**Task item:**
Check each line of the material below for "global", then copy the ones that contain it.

**Exercise input:**
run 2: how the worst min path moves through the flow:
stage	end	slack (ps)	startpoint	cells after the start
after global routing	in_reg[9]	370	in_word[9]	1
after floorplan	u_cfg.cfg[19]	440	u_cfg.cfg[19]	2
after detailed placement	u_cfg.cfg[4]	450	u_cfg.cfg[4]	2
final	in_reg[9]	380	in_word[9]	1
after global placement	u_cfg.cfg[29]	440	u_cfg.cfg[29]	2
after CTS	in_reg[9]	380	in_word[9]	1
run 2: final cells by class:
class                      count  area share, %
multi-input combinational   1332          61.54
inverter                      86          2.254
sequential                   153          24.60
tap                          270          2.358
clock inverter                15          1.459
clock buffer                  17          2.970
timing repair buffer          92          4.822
* * *
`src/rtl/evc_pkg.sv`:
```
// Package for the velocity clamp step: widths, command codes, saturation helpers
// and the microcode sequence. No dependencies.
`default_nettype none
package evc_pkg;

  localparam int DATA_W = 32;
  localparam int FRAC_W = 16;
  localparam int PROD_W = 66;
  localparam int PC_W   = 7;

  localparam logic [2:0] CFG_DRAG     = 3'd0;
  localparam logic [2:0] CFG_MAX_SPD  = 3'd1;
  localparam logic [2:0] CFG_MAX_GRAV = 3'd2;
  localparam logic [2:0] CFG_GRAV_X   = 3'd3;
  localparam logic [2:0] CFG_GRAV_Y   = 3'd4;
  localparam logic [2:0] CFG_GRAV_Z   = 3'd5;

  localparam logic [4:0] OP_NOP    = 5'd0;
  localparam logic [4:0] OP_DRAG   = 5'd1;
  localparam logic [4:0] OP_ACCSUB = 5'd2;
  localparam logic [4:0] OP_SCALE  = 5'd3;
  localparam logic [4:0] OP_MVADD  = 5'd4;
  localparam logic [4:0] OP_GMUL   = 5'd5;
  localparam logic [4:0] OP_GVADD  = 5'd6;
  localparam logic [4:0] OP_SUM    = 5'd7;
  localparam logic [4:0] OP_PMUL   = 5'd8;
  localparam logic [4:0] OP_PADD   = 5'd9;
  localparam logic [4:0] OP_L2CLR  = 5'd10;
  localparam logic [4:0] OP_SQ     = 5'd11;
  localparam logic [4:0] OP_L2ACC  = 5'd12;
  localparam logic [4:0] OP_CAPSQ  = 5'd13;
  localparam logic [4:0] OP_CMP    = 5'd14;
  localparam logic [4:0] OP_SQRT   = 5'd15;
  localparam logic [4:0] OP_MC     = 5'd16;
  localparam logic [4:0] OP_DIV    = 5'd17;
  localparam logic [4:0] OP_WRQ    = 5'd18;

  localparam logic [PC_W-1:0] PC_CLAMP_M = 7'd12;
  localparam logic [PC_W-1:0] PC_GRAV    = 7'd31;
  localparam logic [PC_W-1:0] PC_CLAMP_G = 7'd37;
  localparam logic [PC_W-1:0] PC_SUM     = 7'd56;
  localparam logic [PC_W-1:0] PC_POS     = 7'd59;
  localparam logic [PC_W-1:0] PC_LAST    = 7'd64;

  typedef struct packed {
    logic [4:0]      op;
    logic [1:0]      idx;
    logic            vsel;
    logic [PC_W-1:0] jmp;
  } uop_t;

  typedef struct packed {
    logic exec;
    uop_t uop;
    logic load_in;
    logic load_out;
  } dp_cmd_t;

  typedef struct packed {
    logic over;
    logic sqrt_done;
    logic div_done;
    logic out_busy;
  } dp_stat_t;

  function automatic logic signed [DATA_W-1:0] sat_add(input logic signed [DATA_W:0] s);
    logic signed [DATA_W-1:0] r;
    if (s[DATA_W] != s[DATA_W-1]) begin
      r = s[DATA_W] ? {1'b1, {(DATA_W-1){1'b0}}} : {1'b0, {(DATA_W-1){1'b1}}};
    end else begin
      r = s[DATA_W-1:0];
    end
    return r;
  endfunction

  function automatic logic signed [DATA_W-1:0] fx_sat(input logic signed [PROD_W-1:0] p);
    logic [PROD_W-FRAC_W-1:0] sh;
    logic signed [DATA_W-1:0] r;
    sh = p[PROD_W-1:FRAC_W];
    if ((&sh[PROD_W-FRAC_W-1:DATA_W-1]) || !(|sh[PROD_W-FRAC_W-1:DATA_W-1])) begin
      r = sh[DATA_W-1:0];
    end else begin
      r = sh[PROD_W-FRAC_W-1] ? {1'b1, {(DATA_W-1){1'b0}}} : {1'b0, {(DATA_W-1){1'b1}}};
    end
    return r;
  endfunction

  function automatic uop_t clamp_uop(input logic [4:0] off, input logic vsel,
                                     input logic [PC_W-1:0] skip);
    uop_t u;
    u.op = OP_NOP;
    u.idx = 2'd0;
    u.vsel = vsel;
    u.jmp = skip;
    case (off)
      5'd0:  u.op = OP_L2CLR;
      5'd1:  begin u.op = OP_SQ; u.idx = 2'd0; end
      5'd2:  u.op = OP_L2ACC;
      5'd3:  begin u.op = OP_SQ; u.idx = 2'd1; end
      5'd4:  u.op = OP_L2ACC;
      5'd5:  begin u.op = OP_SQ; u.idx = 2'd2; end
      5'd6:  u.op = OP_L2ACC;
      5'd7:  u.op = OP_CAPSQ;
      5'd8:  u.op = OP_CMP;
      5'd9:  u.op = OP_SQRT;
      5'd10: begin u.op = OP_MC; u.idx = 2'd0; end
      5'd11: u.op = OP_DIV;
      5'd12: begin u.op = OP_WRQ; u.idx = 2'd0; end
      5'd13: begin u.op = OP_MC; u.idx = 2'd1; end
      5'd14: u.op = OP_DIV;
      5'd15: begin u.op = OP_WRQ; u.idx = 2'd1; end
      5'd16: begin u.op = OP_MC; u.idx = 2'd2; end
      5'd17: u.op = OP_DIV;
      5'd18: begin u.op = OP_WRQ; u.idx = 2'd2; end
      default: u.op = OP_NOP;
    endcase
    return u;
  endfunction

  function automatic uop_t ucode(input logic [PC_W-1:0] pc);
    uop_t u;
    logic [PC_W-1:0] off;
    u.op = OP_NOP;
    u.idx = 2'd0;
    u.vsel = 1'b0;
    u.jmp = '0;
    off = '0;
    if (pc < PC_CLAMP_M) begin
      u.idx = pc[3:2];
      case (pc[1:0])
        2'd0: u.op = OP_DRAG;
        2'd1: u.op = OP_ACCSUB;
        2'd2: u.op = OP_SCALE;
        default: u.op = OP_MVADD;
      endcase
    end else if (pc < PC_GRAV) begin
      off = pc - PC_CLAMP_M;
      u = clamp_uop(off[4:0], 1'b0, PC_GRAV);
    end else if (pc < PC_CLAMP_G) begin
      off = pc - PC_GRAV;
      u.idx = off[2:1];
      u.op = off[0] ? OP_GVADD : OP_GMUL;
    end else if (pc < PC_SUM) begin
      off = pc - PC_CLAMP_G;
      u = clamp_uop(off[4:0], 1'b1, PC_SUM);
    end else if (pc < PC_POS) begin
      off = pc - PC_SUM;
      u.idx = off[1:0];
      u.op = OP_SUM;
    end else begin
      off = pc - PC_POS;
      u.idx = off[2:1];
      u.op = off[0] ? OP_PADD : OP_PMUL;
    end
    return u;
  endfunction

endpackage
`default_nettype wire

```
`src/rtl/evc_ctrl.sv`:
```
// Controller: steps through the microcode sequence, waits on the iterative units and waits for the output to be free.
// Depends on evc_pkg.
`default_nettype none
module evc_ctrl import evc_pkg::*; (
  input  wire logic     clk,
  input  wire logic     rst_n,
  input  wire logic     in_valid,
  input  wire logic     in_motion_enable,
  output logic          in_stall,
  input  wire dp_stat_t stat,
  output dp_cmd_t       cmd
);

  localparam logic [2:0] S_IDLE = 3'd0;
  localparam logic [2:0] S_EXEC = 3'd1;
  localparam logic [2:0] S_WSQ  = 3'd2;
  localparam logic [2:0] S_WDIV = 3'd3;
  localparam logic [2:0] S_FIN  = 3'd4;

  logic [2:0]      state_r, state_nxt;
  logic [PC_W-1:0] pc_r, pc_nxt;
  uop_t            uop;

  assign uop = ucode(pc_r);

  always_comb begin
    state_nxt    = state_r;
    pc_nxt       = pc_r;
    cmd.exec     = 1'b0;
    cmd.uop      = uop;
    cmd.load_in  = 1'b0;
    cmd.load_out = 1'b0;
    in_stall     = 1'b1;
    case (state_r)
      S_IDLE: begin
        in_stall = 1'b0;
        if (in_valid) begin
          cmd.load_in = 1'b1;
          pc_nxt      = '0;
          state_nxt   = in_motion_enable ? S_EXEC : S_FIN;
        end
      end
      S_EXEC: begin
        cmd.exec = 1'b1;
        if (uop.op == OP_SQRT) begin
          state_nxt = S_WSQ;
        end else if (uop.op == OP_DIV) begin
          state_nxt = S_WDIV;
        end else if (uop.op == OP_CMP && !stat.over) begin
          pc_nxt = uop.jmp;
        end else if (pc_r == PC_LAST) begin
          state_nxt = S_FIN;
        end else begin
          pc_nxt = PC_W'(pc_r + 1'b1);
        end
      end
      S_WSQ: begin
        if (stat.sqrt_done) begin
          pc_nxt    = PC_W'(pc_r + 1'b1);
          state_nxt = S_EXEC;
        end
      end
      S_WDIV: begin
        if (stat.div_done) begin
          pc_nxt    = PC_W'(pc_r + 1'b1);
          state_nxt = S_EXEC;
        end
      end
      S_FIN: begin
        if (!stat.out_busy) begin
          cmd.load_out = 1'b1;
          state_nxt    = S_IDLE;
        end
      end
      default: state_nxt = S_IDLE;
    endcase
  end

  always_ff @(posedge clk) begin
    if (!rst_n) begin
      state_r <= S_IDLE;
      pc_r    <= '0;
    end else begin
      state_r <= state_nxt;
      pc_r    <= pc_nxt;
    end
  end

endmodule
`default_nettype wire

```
...
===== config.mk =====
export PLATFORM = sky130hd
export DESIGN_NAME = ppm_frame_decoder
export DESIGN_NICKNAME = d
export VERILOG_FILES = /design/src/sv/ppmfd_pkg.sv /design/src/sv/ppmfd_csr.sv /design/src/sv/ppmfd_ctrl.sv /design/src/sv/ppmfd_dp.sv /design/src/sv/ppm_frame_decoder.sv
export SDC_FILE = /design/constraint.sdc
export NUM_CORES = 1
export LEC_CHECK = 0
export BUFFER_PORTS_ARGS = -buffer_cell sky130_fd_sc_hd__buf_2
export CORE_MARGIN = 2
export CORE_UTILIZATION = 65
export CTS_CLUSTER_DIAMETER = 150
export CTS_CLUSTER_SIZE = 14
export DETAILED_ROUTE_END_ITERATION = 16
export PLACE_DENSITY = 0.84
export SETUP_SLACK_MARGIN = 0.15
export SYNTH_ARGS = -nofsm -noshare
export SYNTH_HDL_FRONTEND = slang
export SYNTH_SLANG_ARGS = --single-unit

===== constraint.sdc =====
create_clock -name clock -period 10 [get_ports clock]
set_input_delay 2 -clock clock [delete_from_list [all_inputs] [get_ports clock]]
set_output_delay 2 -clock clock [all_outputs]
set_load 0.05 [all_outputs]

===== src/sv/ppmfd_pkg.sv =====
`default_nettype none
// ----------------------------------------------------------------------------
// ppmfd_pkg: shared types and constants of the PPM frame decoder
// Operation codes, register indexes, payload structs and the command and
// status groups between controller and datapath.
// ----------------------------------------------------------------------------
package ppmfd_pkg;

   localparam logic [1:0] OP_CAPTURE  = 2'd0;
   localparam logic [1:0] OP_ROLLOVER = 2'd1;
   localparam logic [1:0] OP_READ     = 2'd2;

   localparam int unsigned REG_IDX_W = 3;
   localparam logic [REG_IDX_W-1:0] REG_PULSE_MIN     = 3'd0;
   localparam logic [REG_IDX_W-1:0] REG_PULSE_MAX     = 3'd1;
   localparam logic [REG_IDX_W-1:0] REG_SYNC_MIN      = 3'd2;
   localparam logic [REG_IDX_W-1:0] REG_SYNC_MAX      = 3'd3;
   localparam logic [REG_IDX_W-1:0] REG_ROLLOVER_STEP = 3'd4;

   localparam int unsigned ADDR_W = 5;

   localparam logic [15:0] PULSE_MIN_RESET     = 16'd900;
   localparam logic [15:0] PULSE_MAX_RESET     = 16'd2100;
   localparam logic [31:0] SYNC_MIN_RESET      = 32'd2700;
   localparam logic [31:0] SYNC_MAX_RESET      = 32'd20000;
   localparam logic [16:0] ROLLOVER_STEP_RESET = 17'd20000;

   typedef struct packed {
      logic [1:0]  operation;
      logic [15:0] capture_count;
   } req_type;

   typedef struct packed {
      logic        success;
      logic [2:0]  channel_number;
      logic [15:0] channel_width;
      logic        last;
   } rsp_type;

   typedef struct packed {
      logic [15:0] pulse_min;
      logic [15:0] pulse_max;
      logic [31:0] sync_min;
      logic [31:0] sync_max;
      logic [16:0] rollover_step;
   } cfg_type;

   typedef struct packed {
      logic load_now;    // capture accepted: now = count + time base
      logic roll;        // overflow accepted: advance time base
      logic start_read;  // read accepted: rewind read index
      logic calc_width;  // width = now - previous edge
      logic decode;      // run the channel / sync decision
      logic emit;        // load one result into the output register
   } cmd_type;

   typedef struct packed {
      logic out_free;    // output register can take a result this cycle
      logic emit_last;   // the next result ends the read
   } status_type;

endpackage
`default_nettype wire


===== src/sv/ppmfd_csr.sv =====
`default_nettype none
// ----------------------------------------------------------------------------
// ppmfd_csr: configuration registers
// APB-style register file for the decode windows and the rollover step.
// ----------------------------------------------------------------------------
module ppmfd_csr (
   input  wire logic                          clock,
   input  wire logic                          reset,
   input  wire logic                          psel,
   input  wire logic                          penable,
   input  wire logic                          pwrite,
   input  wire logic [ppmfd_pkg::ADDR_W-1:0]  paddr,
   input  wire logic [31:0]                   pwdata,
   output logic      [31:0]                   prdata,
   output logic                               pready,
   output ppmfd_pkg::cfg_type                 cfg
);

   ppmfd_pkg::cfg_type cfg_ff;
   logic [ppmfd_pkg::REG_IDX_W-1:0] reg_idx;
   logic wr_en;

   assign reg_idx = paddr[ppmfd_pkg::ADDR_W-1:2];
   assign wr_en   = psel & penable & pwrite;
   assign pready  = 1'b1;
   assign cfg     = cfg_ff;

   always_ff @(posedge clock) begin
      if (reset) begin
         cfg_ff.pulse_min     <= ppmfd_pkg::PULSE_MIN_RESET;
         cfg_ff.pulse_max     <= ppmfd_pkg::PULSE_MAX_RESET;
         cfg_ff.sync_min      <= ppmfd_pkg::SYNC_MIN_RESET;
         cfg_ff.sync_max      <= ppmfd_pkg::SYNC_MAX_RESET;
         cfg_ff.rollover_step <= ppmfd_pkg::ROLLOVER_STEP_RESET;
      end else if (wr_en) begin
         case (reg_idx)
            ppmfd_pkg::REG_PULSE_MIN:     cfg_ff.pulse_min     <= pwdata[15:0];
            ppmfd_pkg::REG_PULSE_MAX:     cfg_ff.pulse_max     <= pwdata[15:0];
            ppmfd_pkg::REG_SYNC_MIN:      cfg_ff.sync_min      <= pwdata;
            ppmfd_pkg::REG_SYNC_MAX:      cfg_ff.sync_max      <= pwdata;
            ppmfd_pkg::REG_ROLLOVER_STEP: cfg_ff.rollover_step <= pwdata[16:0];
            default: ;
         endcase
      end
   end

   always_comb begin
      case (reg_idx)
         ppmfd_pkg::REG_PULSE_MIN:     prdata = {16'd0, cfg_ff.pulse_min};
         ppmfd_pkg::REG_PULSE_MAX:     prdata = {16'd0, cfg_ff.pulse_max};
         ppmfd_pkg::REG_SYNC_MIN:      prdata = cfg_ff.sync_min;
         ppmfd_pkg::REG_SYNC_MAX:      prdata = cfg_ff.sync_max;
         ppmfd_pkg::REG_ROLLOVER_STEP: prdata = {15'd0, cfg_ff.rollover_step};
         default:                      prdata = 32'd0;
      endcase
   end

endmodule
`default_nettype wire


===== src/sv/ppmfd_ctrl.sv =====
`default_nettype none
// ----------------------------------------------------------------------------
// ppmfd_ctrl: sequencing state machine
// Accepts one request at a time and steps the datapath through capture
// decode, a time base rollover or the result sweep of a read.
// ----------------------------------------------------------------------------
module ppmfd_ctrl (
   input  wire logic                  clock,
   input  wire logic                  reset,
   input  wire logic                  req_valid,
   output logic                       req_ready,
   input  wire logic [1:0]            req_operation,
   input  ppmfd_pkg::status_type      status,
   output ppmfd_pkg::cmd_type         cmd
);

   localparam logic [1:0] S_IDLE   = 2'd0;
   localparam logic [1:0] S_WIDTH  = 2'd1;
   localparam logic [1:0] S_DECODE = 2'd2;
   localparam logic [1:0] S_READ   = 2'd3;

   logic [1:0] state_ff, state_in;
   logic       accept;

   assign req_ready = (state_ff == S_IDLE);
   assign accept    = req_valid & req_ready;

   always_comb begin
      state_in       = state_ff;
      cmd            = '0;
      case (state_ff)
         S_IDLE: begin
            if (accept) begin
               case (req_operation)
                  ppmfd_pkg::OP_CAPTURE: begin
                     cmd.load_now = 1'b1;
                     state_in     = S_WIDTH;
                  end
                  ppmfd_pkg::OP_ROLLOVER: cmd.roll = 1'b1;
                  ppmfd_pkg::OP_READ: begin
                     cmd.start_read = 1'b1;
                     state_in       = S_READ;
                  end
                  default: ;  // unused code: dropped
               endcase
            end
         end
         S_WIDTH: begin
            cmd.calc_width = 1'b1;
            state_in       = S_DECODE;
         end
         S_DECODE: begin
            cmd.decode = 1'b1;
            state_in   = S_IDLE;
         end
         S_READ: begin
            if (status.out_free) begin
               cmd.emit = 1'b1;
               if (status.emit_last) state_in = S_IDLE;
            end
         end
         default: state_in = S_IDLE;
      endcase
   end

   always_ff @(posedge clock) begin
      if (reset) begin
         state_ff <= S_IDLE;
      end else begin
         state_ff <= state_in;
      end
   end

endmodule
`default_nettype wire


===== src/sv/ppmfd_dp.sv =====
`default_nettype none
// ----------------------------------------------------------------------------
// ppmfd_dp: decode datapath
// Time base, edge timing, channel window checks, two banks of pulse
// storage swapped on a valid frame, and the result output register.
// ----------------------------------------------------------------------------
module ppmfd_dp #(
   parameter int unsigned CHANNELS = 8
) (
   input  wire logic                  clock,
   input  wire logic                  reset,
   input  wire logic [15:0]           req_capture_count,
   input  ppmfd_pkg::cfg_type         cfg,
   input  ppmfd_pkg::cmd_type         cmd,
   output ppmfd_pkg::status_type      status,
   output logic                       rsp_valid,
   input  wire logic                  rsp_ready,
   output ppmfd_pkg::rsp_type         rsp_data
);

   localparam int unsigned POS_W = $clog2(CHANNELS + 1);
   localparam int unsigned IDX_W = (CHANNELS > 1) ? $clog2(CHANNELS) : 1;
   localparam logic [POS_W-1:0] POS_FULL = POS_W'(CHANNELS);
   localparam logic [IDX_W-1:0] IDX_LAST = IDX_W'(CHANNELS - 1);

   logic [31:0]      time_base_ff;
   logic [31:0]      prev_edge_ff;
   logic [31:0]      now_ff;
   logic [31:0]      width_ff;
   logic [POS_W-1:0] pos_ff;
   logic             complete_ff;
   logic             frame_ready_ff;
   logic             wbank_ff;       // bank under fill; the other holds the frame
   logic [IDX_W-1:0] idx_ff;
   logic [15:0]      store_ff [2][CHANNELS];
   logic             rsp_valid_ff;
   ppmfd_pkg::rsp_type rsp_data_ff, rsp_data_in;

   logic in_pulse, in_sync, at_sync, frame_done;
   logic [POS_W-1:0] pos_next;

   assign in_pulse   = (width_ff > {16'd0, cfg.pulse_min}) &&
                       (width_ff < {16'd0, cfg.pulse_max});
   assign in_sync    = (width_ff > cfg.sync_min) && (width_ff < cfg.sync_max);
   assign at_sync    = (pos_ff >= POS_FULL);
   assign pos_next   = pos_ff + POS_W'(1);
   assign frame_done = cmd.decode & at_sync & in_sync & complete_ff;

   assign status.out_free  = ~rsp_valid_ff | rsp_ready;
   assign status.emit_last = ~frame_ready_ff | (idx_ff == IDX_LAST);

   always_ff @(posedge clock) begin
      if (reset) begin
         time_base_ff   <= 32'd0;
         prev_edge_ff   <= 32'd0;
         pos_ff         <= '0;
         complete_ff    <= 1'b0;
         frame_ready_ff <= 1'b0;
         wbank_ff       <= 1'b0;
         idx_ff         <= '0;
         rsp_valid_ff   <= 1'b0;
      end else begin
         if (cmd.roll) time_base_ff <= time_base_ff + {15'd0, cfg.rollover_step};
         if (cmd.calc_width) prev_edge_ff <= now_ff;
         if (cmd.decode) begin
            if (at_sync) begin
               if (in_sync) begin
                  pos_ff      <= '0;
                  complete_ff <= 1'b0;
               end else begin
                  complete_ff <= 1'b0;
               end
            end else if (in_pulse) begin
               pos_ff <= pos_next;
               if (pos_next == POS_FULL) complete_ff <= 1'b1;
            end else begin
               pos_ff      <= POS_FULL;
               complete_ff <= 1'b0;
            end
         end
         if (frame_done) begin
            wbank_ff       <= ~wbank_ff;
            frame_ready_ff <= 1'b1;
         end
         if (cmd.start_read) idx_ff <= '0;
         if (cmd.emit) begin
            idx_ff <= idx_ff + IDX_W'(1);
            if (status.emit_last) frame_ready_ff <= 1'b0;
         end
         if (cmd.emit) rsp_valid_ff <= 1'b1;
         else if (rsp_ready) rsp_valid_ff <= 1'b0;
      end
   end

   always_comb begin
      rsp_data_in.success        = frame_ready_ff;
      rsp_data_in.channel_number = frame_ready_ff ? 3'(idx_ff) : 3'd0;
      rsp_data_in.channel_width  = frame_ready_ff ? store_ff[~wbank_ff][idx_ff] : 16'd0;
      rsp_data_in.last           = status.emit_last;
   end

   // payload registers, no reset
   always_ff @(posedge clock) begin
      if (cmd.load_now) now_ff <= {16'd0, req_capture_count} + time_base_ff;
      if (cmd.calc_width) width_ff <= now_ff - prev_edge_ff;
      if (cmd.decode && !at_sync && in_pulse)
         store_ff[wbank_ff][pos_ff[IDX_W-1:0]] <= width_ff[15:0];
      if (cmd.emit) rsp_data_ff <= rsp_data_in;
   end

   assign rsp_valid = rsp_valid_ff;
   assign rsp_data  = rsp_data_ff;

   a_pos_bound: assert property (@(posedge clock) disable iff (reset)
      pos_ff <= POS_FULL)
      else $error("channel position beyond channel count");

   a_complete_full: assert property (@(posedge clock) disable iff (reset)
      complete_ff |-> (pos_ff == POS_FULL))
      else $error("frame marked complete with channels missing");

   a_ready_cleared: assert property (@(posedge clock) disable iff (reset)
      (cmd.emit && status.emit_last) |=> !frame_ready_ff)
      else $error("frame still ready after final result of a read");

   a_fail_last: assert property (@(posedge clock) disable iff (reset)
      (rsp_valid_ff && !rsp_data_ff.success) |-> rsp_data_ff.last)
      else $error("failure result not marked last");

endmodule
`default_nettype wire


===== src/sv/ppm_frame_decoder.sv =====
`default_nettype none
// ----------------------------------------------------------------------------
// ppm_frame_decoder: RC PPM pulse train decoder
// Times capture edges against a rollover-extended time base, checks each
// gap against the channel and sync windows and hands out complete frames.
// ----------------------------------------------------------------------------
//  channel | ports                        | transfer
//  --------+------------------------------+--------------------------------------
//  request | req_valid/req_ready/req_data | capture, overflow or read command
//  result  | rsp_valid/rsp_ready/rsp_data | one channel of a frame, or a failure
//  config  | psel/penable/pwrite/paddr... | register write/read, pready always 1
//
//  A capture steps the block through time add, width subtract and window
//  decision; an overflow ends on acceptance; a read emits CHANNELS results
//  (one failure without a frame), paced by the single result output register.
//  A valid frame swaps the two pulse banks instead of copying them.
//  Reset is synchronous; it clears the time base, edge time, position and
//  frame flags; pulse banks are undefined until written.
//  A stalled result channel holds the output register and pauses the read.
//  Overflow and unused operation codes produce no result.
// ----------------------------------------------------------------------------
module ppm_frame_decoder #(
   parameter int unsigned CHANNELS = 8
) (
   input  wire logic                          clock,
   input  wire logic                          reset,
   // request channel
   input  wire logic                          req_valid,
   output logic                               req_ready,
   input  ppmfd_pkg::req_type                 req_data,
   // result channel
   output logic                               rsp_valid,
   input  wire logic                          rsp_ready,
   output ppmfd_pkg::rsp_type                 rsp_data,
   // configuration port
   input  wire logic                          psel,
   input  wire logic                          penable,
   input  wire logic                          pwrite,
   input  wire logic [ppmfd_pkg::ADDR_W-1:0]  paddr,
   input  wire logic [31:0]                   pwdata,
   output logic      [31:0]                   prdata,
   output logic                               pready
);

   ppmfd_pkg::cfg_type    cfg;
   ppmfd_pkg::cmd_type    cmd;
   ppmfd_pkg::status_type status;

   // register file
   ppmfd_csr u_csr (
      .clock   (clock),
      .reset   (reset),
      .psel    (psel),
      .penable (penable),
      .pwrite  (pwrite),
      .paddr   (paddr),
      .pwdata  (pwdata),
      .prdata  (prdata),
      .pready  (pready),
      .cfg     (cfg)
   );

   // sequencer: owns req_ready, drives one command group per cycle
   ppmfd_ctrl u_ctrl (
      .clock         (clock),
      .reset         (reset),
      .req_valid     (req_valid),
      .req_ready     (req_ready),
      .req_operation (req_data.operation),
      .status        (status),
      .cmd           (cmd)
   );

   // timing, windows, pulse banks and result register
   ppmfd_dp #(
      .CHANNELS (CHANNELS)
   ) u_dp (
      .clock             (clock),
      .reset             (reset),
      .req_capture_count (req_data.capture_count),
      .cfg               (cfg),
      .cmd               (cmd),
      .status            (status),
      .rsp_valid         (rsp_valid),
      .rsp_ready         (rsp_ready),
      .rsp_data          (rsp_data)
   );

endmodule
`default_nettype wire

**Output for this exercise:**
after global routing	in_reg[9]	370	in_word[9]	1
after global placement	u_cfg.cfg[29]	440	u_cfg.cfg[29]	2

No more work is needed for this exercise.